Magnus stepped out on to the street. Consulting a city map, he walked one block down the hill and one block across. The sky had cleared, apart from a single thin slab that covered the top of the ridge of stone and snow that was Mount Esja. Magnus was beginning to spot a pattern: the base of the cloud moved up and down the mountain several times a day, depending on the weather. The air was clear and crisp. At eight-thirty it was still light.

He found the street he was looking for and made his way slowly along, examining each house as he went. Perhaps he wouldn’t recognize it after all these years. Perhaps they had changed the colour of the roof. But as he followed the road over a hump he saw it: the small house with the bright blue roof of his childhood.

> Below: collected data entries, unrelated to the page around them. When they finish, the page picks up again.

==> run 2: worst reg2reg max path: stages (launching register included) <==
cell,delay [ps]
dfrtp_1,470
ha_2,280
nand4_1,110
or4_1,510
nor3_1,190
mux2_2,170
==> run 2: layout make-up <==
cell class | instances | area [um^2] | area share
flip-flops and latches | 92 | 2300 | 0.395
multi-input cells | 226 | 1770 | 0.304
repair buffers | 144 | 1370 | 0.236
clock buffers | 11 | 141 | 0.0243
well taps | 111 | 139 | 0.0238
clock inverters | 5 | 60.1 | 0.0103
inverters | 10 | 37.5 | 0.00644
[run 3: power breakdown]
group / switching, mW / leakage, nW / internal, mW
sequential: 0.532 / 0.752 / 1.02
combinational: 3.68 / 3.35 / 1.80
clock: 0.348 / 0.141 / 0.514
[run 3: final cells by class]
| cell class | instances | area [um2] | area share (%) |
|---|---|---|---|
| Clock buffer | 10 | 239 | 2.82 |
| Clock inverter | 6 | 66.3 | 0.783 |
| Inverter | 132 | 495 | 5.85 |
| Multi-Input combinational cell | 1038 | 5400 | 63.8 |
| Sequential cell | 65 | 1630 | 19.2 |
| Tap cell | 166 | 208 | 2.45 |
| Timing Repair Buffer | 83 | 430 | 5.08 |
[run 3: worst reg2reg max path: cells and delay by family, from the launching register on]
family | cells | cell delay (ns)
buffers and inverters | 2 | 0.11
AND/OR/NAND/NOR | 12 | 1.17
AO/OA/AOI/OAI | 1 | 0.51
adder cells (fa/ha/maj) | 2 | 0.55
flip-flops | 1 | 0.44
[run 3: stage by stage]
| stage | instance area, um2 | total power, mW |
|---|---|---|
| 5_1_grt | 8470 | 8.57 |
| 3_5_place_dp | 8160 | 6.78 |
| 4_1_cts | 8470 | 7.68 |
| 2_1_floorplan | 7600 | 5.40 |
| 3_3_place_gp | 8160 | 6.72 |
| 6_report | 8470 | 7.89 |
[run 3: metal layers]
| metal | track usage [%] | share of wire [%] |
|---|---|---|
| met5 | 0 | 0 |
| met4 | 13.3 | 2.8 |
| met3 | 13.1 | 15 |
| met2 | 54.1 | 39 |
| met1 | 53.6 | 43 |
==> config.mk <==
export PLATFORM = sky130hd
export DESIGN_NAME = monitor_alarmas
export DESIGN_NICKNAME = d
export VERILOG_FILES = /design/src/rtl/monitor_alarmas_pkg.sv /design/src/rtl/filtro_persistencia.sv /design/src/rtl/monitor_alarmas.sv
export SDC_FILE = /design/constraint.sdc
export NUM_CORES = 1
export LEC_CHECK = 0
export ABC_AREA = 1
export CAP_MARGIN = 20
export CORE_ASPECT_RATIO = 0.6
export CORE_MARGIN = 1
export CORE_UTILIZATION = 52
export DETAILED_ROUTE_END_ITERATION = 12
export GPL_TIMING_DRIVEN = 0
export PLACE_DENSITY_LB_ADDON = 0.12
export REMOVE_ABC_BUFFERS = 1
export SLEW_MARGIN = 20
export SYNTH_ARGS = -nofsm -noshare
export SYNTH_HDL_FRONTEND = slang
export SYNTH_HIERARCHICAL = 1
export SYNTH_SLANG_ARGS = --single-unit
==> constraint.sdc <==
create_clock -name clk -period 1.69 [get_ports clk]
set_clock_uncertainty 0.1 [all_clocks]
set_input_delay 0.2535 -clock clk [delete_from_list [all_inputs] [get_ports clk]]
set_output_delay 0.2535 -clock clk [all_outputs]
set_load 0.01 [all_outputs]
==> src/rtl/monitor_alarmas_pkg.sv <==
// Shared definitions for the alarm monitor: FSM state encoding and cause bit indices.
package monitor_alarmas_pkg;

  localparam logic [2:0] ST_INICIO   = 3'd0;
  localparam logic [2:0] ST_CHK_TEMP = 3'd1;
  localparam logic [2:0] ST_CHK_CORR = 3'd2;
  localparam logic [2:0] ST_CHK_HUMO = 3'd3;
  localparam logic [2:0] ST_ALERTA   = 3'd4;
  localparam logic [2:0] ST_PREVEN   = 3'd5;

  typedef enum logic [2:0] {
    INICIO   = ST_INICIO,
    CHK_TEMP = ST_CHK_TEMP,
    CHK_CORR = ST_CHK_CORR,
    CHK_HUMO = ST_CHK_HUMO,
    ALERTA   = ST_ALERTA,
    PREVEN   = ST_PREVEN
  } estado_t;

  localparam int CAUSA_TEMP = 0;
  localparam int CAUSA_CORR = 1;
  localparam int CAUSA_HUMO = 2;

  function automatic logic es_alarma(input estado_t st);
    return (st == ALERTA) || (st == PREVEN);
  endfunction

endpackage

==> src/rtl/filtro_persistencia.sv <==
// Persistence filter: output follows input only after DEB consecutive equal samples.
module filtro_persistencia #(
  parameter int DEB = 4
) (
  input  logic clk,
  input  logic rst,
  input  logic din,
  output logic dout
);

  logic [3:0] cnt_r;
  logic       dout_r;

  // Count consecutive samples that disagree with the filtered value
  always_ff @(posedge clk) begin
    if (rst) begin
      cnt_r  <= 4'd0;
      dout_r <= 1'b0;
    end else if (din == dout_r) begin
      cnt_r  <= 4'd0;
    end else if (cnt_r == 4'(DEB - 1)) begin
      cnt_r  <= 4'd0;
      dout_r <= din;
    end else begin
      cnt_r  <= cnt_r + 4'd1;
    end
  end

  assign dout = dout_r;

endmodule

==> src/rtl/monitor_alarmas.sv <==
// Alarm monitor: scans filtered temp/current/smoke flags and raises alert or prevention alarms.
// Define MONITOR_ALARMAS_LATCH_EN to require an operator ack before an alarm is released.
module monitor_alarmas
  import monitor_alarmas_pkg::*;
#(
  parameter int          N      = 5,
  parameter int unsigned UMBRAL = 15,
  parameter int          DEB    = 4
) (
  input  logic         clk,
  input  logic         rst,
  input  logic         interruptor,
  input  logic         temp,
  input  logic         humo,
  input  logic [N-1:0] corriente,
  input  logic         ack,
  output logic         LEDalerta,
  output logic         LEDprevencion,
  output logic         LEDnormal,
  output logic         alarma_alerta,
  output logic         alarma_prevencion,
  output logic [2:0]   causa,
  output logic [7:0]   cont_eventos
);

  localparam logic [N-1:0] UMBRAL_N = N'(UMBRAL);

  estado_t    estado_r, estado_next_s;
  logic [2:0] causa_r, causa_next_s;
  logic [7:0] cont_r;
  logic       c_raw_s, temp_f_s, corr_f_s, humo_f_s;
  logic       flag_causa_s, salir_s;

  assign c_raw_s = (corriente >= UMBRAL_N);

  filtro_persistencia #(.DEB(DEB)) u_filtro_temp (.clk(clk), .rst(rst), .din(temp),    .dout(temp_f_s));
  filtro_persistencia #(.DEB(DEB)) u_filtro_corr (.clk(clk), .rst(rst), .din(c_raw_s), .dout(corr_f_s));
  filtro_persistencia #(.DEB(DEB)) u_filtro_humo (.clk(clk), .rst(rst), .din(humo),    .dout(humo_f_s));

  // The flag that caused the active alarm, selected by the one-hot cause
  assign flag_causa_s = |(causa_r & {humo_f_s, corr_f_s, temp_f_s});

`ifdef MONITOR_ALARMAS_LATCH_EN
  logic ack_seen_r, ack_seen_next_s;

  assign salir_s = !flag_causa_s && (ack || ack_seen_r);

  // Remember an early ack for as long as the alarm state is held
  always_comb begin
    ack_seen_next_s = 1'b0;
    if (es_alarma(estado_r) && es_alarma(estado_next_s)) begin
      ack_seen_next_s = ack_seen_r | ack;
    end else begin
      ack_seen_next_s = 1'b0;
    end
  end

  // Ack memory register
  always_ff @(posedge clk) begin
    if (rst) begin
      ack_seen_r <= 1'b0;
    end else begin
      ack_seen_r <= ack_seen_next_s;
    end
  end
`else
  logic ack_unused_s;

  assign ack_unused_s = ack;
  assign salir_s      = !flag_causa_s;
`endif

  // Next-state and cause selection; the interruptor check outranks alarm entry
  always_comb begin
    estado_next_s = estado_r;
    causa_next_s  = 3'b000;
    case (estado_r)
      INICIO: begin
        if (interruptor) estado_next_s = CHK_TEMP;
        else             estado_next_s = INICIO;
      end
      CHK_TEMP: begin
        if (!interruptor) begin
          estado_next_s = INICIO;
        end else if (temp_f_s) begin
          estado_next_s = ALERTA;
          causa_next_s  = 3'(1 << CAUSA_TEMP);
        end else begin
          estado_next_s = CHK_CORR;
        end
      end
      CHK_CORR: begin
        if (!interruptor) begin
          estado_next_s = INICIO;
        end else if (corr_f_s) begin
          estado_next_s = ALERTA;
          causa_next_s  = 3'(1 << CAUSA_CORR);
        end else begin
          estado_next_s = CHK_HUMO;
        end
      end
      CHK_HUMO: begin
        if (!interruptor) begin
          estado_next_s = INICIO;
        end else if (humo_f_s) begin
          estado_next_s = PREVEN;
          causa_next_s  = 3'(1 << CAUSA_HUMO);
        end else begin
          estado_next_s = INICIO;
        end
      end
      ALERTA, PREVEN: begin
        if (salir_s) begin
          estado_next_s = INICIO;
        end else begin
          estado_next_s = estado_r;
          causa_next_s  = causa_r;
        end
      end
      default: begin
        estado_next_s = INICIO;
      end
    endcase
  end

  // State, cause, event counter and Moore outputs registered from the next state
  always_ff @(posedge clk) begin
    if (rst) begin
      estado_r          <= INICIO;
      causa_r           <= 3'b000;
      cont_r            <= 8'd0;
      LEDalerta         <= 1'b0;
      LEDprevencion     <= 1'b0;
      LEDnormal         <= 1'b0;
      alarma_alerta     <= 1'b0;
      alarma_prevencion <= 1'b0;
    end else begin
      estado_r          <= estado_next_s;
      causa_r           <= causa_next_s;
      if (es_alarma(estado_next_s) && !es_alarma(estado_r) && (cont_r != 8'hFF)) begin
        cont_r <= cont_r + 8'd1;
      end
      LEDalerta         <= (estado_next_s == ALERTA);
      alarma_alerta     <= (estado_next_s == ALERTA);
      LEDprevencion     <= (estado_next_s == PREVEN);
      alarma_prevencion <= (estado_next_s == PREVEN);
      LEDnormal         <= (estado_next_s == CHK_TEMP) || (estado_next_s == CHK_CORR) ||
                           (estado_next_s == CHK_HUMO);
    end
  end

  assign causa        = causa_r;
  assign cont_eventos = cont_r;

endmodule

* After elaboration in Yosys (flattened, before gate mapping) *
Cells that the tools add are included.

cells by class
  $add $sub $neg = 4
  order comparisons = 1
  eq/ne operators = 18
  mux-type cells = 17
  multipliers = 0
  div/mod/pow operators = 0
  shift operators = 0
  bitwise gates (word level) = 4
  reductions and logical operators = 16

operator list
  kind                 count
  $mux 3               10
  $pmux 3 s5           1
  $add 4x1->4 const B  3
  $eq 3x2->1 const B   4
  $eq 3x3->1 const B   4
  $eq 4x2->1 const B   3
  $pmux 3 s4           1
  $reduce_or 3->1      4
  $add 8x1->8 const B  1
  $ne 8x8->1 const B   1
  $eq 3x1->1 const B   2
  $reduce_and 2->1     3
  $ge 5x4->1 const B   1
  $logic_or 1x1->1     4
  $mux 2               2
  $and 3x3->3          1
  $eq 1x1->1           3
  $logic_not 3->1      1
  $mux 1               3
  $not 1->1            3
  $logic_and 1x1->1    2
  $ne 2x2->1 const B   1
  $reduce_or 2->1      1
  $logic_not 1->1      1

word-level totals
  memories kept = 0
  bits of input ports = 11
  latch bits = 0
  bits in registers = 32
  memory bits (read-only) = 0
  output and inout port bits = 16
  RAM bits = 0
  logic and storage cells = 72

* Longest topological paths before layout *
  depth after elaboration = 8
  mapped depth = 10
  depth with buffers taken out = 9

* By module *
Netlist, hierarchy kept.

modules (own cells, without submodules)
  module               times used  seq. area each (um^2)  area an instance (um^2)  cells an instance
  monitor_alarmas      1           340.3                  894.6                    125
  filtro_persistencia  3           100.1                  227.7                    30

* Worst setup path after synthesis *
OpenSTA, ideal clock, no wires.

  path type = register -> register
  start = register cont_r[0] (netlist: cont_eventos[0])
  end = register cont_r[7] (netlist: cont_eventos[7])
  cell stages (with the launch flop) = 8
  clock period less this slack = 1.486 ns
  slack = 0.204 ns
  required time = 1.519 ns
  data arrival time = 1.316 ns
  setup time = 0.071 ns
  buffers on the path = 0
  path through = dfxtp_1 -> ha_1 -> nand2_2 -> nor3_4 -> nand3_4 -> nand3_4 -> nand2_1 -> a21oi_1

on the way
  longest elaborated chain between the ends = 2
  elaborated cells between the ends (all ways) = 3
  those cells by class = add/sub: 1; eq/ne: 1; reduce/logical: 1

RTL lines
  item                                                 line                    RTL
  start, declared                                      monitor_alarmas.sv:30   logic [7:0] cont_r;
  start signal, assigned                               monitor_alarmas.sv:141  cont_r <= cont_r + 8'd1;
  branches (longest 2 deep; another with $add 8x1->8)  n/a

Parallel ways; which one is timed is not known.
A chain may end at the register's enable or synchronous reset.

* Worst setup path after layout *
  start = register cont_r[7] (netlist: cont_eventos[7])
  end = output port cont_eventos[7]

RTL lines
  item           line                   RTL
  end, declared  monitor_alarmas.sv:23  output logic [7:0] cont_eventos

No word-level cell between the ends.

==> reports/results.ini <==
[die]
die_h_um=44.7
core_area_um2=2870
start_util=0.549
boundaryPins=27
rows=15
die_w_um=73.1
die-area_um2=3270

[logic_synthesis]
synth_edf_count=0
yosys-top-cells-area=dfxtp_1 41%, nand2_1 10%, nor2_1 7.6%, inv_1 6.7%, nand4_1 4.0%
ys_seq_area_frac=0.406
synth_top_area_cell=dfxtp_1
synth_cells=215
synth_common_cells=43 x nand2_1, 32 x dfxtp_1, 32 x nor2_1
yosysTopAreaCellShare=0.406
ys_ff_latch=32
syn_area_um2=1580
yosys_warnings=6
yosys.cell_types.count=25
synthFlopType=dfxtp_1
synth_most_common_cell=nand2_1
syn_area_per_cell_um2=7.34
synthArstFlopShare=0

[min_path]
holdPathStages=1
hp-start=u_filtro_humo/cnt_r[0]
hold_path.class=flip-flop to flip-flop
min_to=u_filtro_humo/cnt_r[0]

[place]
placed_area_um2=1850
place_congestion=0.749
dpl.hpwl_mm=2.10
numPortBuffers=25

[timing]
holdWs_ns=0.366
finalHoldViolations=0
fmax_ghz=0.606
finalWorstPathRequiredPeriod_ns=1.65
setup_viol=0
tns_ns=0
post-route-period-util=0.976
relSlewSlack=0.509
final_max_slew_viol_count=0
tightest_slew_ns=0.734

[pwr]
p_leak_nw=0.790
seqPwrFrac=0.534
clock_power_share=0.403
p_int_w=0.00114
share_comb_of_total_power=0.063
p_sw_w=0.000318
p_per_area_nw_per_um2=743
vdd_ir_drop_max_uv=487
power_switching_share=0.218

[drt]
wl_per_cell_um=10.7
wl_mm=3.07
vias_per_cell=4.80
first_pass_iters=4
drt_iter0_markers=103
remaining_drc_errors=0
vias=1373
antenna_left=0

[critical_path]
cp-start-kind=flip-flop
required_ns=1.34
crit_path_top_delay_cell=clkdlybuf4s50_1
crit_fanout=5
r2r.worst_path.cells=7
cpPeakStageDelay_ns=0.58
cp_top_family=buffers and inverters
reg2reg_to=cont_eventos[2]
crit_path_end_kind=output pin
crit_buf_inv=1
rrSetupSlack_ns=0.09
arrival_ns=1.30
crit_chain=clkdlybuf4s50_1
critPathKind=flip-flop to output pin
regToRegStartpoint=cont_eventos[0]

[cells_and_area]
n_fill_cell=235
nets=258
seq_area_um2=647
diodes=0
drive_above_1_share=0.139
multi_input_area_um2=808
synthToLayoutAreaGrowth_pct=24.7
final_cell_area_um2=1970

[clock_tree]
cts.path.max_buffers=2
cts_resized=0
insertion_delay_ns=0.28
htreeDepth=2
cts_tree=done
clk_pin_slew_ns=0.06
cts_root_buffer=clkbuf_8
cts_setup_buffers=0
clock_sinks=32
cts-hold-fix-buffers=0
cts_buffers=5

[grt]
overflow=0
grt_pass1_vias=1150
grt_pass1_wl_mm=4.88
grt_use_total=0.200
grt_max_degree=18
antenna_found_initial=0

[status]
status=complete, no violations

[job]
drv_cap=0

[cells in the final DEF (no fill, tap or decap), types with 2 or more instances in the layout]
| cell type | instances |
|---|---|
| dfxtp_2 | 2 |
| nor2_2 | 3 |
| clkbuf_1 | 2 |
| inv_1 | 28 |
| nand4_1 | 10 |
| nand2_1 | 43 |
| nor2_1 | 32 |
| nand3_4 | 2 |
| a21oi_2 | 2 |
| xnor2_1 | 3 |
| clkdlybuf4s50_1 | 25 |
| nand3_1 | 11 |
| inv_2 | 4 |
| nor3_1 | 4 |
| nand2_2 | 8 |
| a21oi_1 | 11 |
| nand3b_1 | 2 |
| dfxtp_1 | 29 |
| xor2_1 | 3 |
| o21ai_0 | 2 |
| nand3_2 | 3 |
| clkbuf_8 | 6 |
| ha_1 | 3 |
[metrics by stage]
step	power, W	setup WS [ns]	utilization	instances
2_1_floorplan	0.000846	0.205	-	211
3_3_place_gp	0.000889	-0.201	0.644	278
3_5_place_dp	0.000890	-0.209	0.644	278
4_1_cts	0.00148	0.0231	0.676	286
5_1_grt	0.00153	-0.0158	0.685	286
6_report	0.00146	0.0407	0.685	286
[worst max path at each step]
stage	from	endpoint	slack, ns	cells after the start
after floorplan	cont_eventos[0]	cont_eventos[7]	0.20	7
after global placement	interruptor	cont_eventos[7]	-0.20	8
after detailed placement	interruptor	cont_eventos[2]	-0.21	8
after CTS	cont_eventos[6]	cont_eventos[6]	0.02	1
after global routing	cont_eventos[0]	cont_eventos[2]	-0.02	7
final	cont_eventos[7]	cont_eventos[7]	0.04	1
[power by group through the flow]
stage | combinational [W] | sequential (W) | clock, W
after floorplan | 0.0000497 | 0.000797 | 0
after CTS | 0.0000921 | 0.000782 | 0.000609
after detailed placement | 0.0000914 | 0.000798 | 0
after global routing | 0.000105 | 0.000782 | 0.000645
after global placement | 0.0000911 | 0.000798 | 0
final | 0.0000927 | 0.000780 | 0.000588
[kinds of logic (layout without fill, tap and decap cells)]
logic type | Yosys count | count (layout) | synth area share
compound gates | 17 | 17 | 0.0595
xor+xnor | 6 | 6 | 0.0333
fa+ha+maj | 4 | 4 | 0.0317
buf+inv | 36 | 65 | 0.0952
flops | 32 | 32 | 0.406
simple gates | 120 | 120 | 0.374
[area by class of cell]
| class | count | share of cell area |
|---|---|---|
| multi-input combinational | 147 | 0.411 |
| sequential | 32 | 0.329 |
| timing repair buffer | 25 | 0.127 |
| inverter | 32 | 0.0610 |
| clock buffer | 8 | 0.0458 |
| tap | 42 | 0.0267 |
[registers in the layout, summed over array words and instances (netlist names)]
signal,flops
u_filtro_corr/cnt_r,4
alarma_prevencion,1
u_filtro_temp/cnt_r,4
alarma_alerta,1
u_filtro_humo/cnt_r,4
u_filtro_humo/dout,1
cont_eventos,8
u_filtro_temp/dout,1
causa,3
u_filtro_corr/dout,1
estado_r,3
LEDnormal,1
[metal layers]
metal | track usage | wire length [µm] | share of wire
met5 | 0 | 0 | 0
met4 | 0.0549 | 23 | 0.0075
met3 | 0.0888 | 200 | 0.065
met2 | 0.267 | 1210 | 0.40
met1 | 0.287 | 1630 | 0.53
Power figures use the tool's default switching activity.
**src/rtl/audio_out_mc.sv**
```systemverilog
// ---------------------------------------------------------------------------
// audio_out_mc
//
// Multichannel audio output stage. Packed PCM frames arrive over a
// valid/ready handshake and are queued in a small frame FIFO. Each external
// sample tick releases one frame to the held output samples, with a global
// arithmetic-shift attenuation and a mute applied on the way out. Every
// channel also drives a first-order sigma-delta bitstream for analog or PWM
// pins.
//
// Parameters
//   CHANNELS  channel count (>= 1)
//   WIDTH     signed two's complement sample width (>= 4)
//   DEPTH     FIFO depth in frames, power of two (>= 2)
//
// Ports
//   clk           single clock for all logic
//   reset_n       asynchronous active-low reset
//   in_data       input frame, channel c at [c*WIDTH +: WIDTH]
//   in_valid      input frame offered
//   in_ready      FIFO can accept (enable && not full)
//   enable        block enable; low flushes the FIFO and silences the output
//   sample_tick   one-cycle sample-rate strobe
//   atten         arithmetic right-shift applied to every channel at pop
//   mute          force output samples to zero
//   level         held output samples, same packing as in_data
//   sample_stb    one-cycle pulse when level takes a newly popped frame
//   fill          frames currently in the FIFO
//   underrun_cnt  saturating count of ticks that found the FIFO empty
//   dac_out       sigma-delta bit per channel
// ---------------------------------------------------------------------------
module audio_out_mc #(
    parameter int CHANNELS = 2,
    parameter int WIDTH    = 16,
    parameter int DEPTH    = 8
) (
    input  logic                          clk,
    input  logic                          reset_n,
    input  logic [CHANNELS*WIDTH-1:0]     in_data,
    input  logic                          in_valid,
    output logic                          in_ready,
    input  logic                          enable,
    input  logic                          sample_tick,
    input  logic [3:0]                    atten,
    input  logic                          mute,
    output logic [CHANNELS*WIDTH-1:0]     level,
    output logic                          sample_stb,
    output logic [$clog2(DEPTH+1)-1:0]    fill,
    output logic [7:0]                    underrun_cnt,
    output logic [CHANNELS-1:0]           dac_out
);

    localparam int FILL_W = $clog2(DEPTH + 1);
    localparam int PTR_W  = $clog2(DEPTH);
    localparam logic [FILL_W-1:0] FULL = FILL_W'(DEPTH);

    typedef logic [CHANNELS*WIDTH-1:0] frame_t;

    // Arithmetic right shift; shifts of WIDTH or more leave only sign bits.
    function automatic logic signed [WIDTH-1:0] atten_shift(
        input logic signed [WIDTH-1:0] x,
        input logic [3:0]              sh
    );
        if (int'(sh) >= WIDTH) begin
            return {WIDTH{x[WIDTH-1]}};
        end
        return x >>> sh;
    endfunction

    // Saturating event counter step.
    function automatic logic [7:0] sat_inc(input logic [7:0] c);
        return (c == 8'hFF) ? c : c + 8'd1;
    endfunction

    // Two's complement to offset binary: flipping the sign bit maps
    // -2^(W-1)..2^(W-1)-1 onto 0..2^W-1, the pulse density numerator.
    function automatic logic [WIDTH-1:0] offset_bin(input logic signed [WIDTH-1:0] x);
        return {~x[WIDTH-1], x[WIDTH-2:0]};
    endfunction

    frame_t              mem [DEPTH];
    logic [PTR_W-1:0]    wr_ptr;
    logic [PTR_W-1:0]    rd_ptr;
    logic                push;
    logic                pop;
    logic                underrun;
    frame_t              head_p0;
    frame_t              scaled_p0;
    logic [WIDTH-1:0]    dac_acc_p1 [CHANNELS];
    logic [WIDTH:0]      dac_sum_p1 [CHANNELS];

    assign in_ready = enable && (fill != FULL);
    assign push     = in_valid && in_ready;
    assign pop      = sample_tick && enable && (fill != '0);
    assign underrun = sample_tick && enable && (fill == '0);

    // ---- stage 0: FIFO head read and attenuation ----
    assign head_p0 = mem[rd_ptr];

    always_comb begin
        scaled_p0 = '0;
        for (int c = 0; c < CHANNELS; c++) begin
            scaled_p0[c*WIDTH +: WIDTH] = atten_shift(head_p0[c*WIDTH +: WIDTH], atten);
        end
    end

    // Frame storage carries data only, so it has no reset.
    always_ff @(posedge clk) begin
        if (push) begin
            mem[wr_ptr] <= in_data;
        end
    end

    // ---- stage 1: FIFO control and held output samples ----
    always_ff @(posedge clk or negedge reset_n) begin
        if (!reset_n) begin
            wr_ptr       <= '0;
            rd_ptr       <= '0;
            fill         <= '0;
            underrun_cnt <= '0;
            sample_stb   <= 1'b0;
            level        <= '0;
        end else if (!enable) begin
            // Flush and silence; the underrun history is kept on purpose.
            wr_ptr     <= '0;
            rd_ptr     <= '0;
            fill       <= '0;
            sample_stb <= 1'b0;
            level      <= '0;
        end else begin
            if (push) begin
                wr_ptr <= wr_ptr + PTR_W'(1);
            end
            if (pop) begin
                rd_ptr <= rd_ptr + PTR_W'(1);
            end
            if (push && !pop) begin
                fill <= fill + FILL_W'(1);
            end else if (pop && !push) begin
                fill <= fill - FILL_W'(1);
            end
            if (underrun) begin
                underrun_cnt <= sat_inc(underrun_cnt);
            end
            sample_stb <= pop;
            // Mute zeroes the output every cycle; popped frames are discarded
            // so the FIFO keeps draining at the sample rate.
            if (mute) begin
                level <= '0;
            end else if (pop) begin
                level <= scaled_p0;
            end
        end
    end

    // ---- stage 2: sigma-delta modulators ----
    // The accumulator keeps only its low WIDTH bits; the carry out of each
    // addition is the output bit, so acc[WIDTH] lives in dac_out.
    always_comb begin
        for (int c = 0; c < CHANNELS; c++) begin
            dac_sum_p1[c] = {1'b0, dac_acc_p1[c]} + {1'b0, offset_bin(level[c*WIDTH +: WIDTH])};
        end
    end

    always_ff @(posedge clk or negedge reset_n) begin
        if (!reset_n) begin
            for (int c = 0; c < CHANNELS; c++) begin
                dac_acc_p1[c] <= '0;
            end
            dac_out <= '0;
        end else begin
            for (int c = 0; c < CHANNELS; c++) begin
                dac_acc_p1[c] <= dac_sum_p1[c][WIDTH-1:0];
                dac_out[c]    <= dac_sum_p1[c][WIDTH];
            end
        end
    end

endmodule

```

He stopped outside it and stared. The old whitebeam was still there, but a rope had been added to one of the branches. A good idea. A deflated football lay in a bed of daffodils, just about to bloom. He was glad there were still children there; he guessed most of the houses in that neighbourhood were now inhabited by young couples. A large Mercedes SUV stood proudly outside, containing two child seats. A far cry from his father’s old VW Beetle.

He closed his eyes. Above the murmur of the traffic he could hear his mother calling Oli and him inside for bed. He smiled.

Then the front door began to open and he turned away, embarrassed that the current owners would see a strange man leering at their house.

He made his way down the hill towards the centre of town. He passed a group of four men and a woman unloading equipment from a van. A band getting ready for Saturday night. The girl with the leopard-skin miniskirt and tail zipped past on her bicycle. In Reykjavik, he realized, you could expect to see the same person on the streets several times in one day.

He stopped at Eymundsson’s bookstore, an all-glass jewel on Austurstraeti, where he picked up the last English copy of The Lord of the Rings, and a copy of the Saga of the Volsungs, in Icelandic.

He headed over towards the Old Harbour and another memory from his childhood, a small red kiosk, Baejarins beztu pylsur. He and his father used to go there every Wednesday night, after hand-ball practice, for a hot dog. He joined the line. Unlike the rest of Reykjavik, Baejarins beztu hadn’t changed over the years, except there was now a picture outside of a grinning Bill Clinton tucking into a large sausage.

Munching his hot dog, he strolled through the harbour area and along the pier. It was a working harbour, but at this time of the evening it was peaceful. On one side were trawlers, on the other, sleek whale-watching vessels and small inshore fishing boats. There was a smell of fish and of diesel, although Magnus passed a squat white hydrogen fuel pump. He paused at the end, a respectful distance from a fisherman fiddling with his bait in a bag, and surveyed the stillness.

Beyond the harbour wall, the black rock and white snow of Mount Esja was reflected in the steel-grey water. A seagull wheeled around him, looking for a discarded morsel, but after a few seconds abandoned him with a disappointed cry. An officious looking motor boat cut through the harbour entrance on some mission of nautical bureaucracy.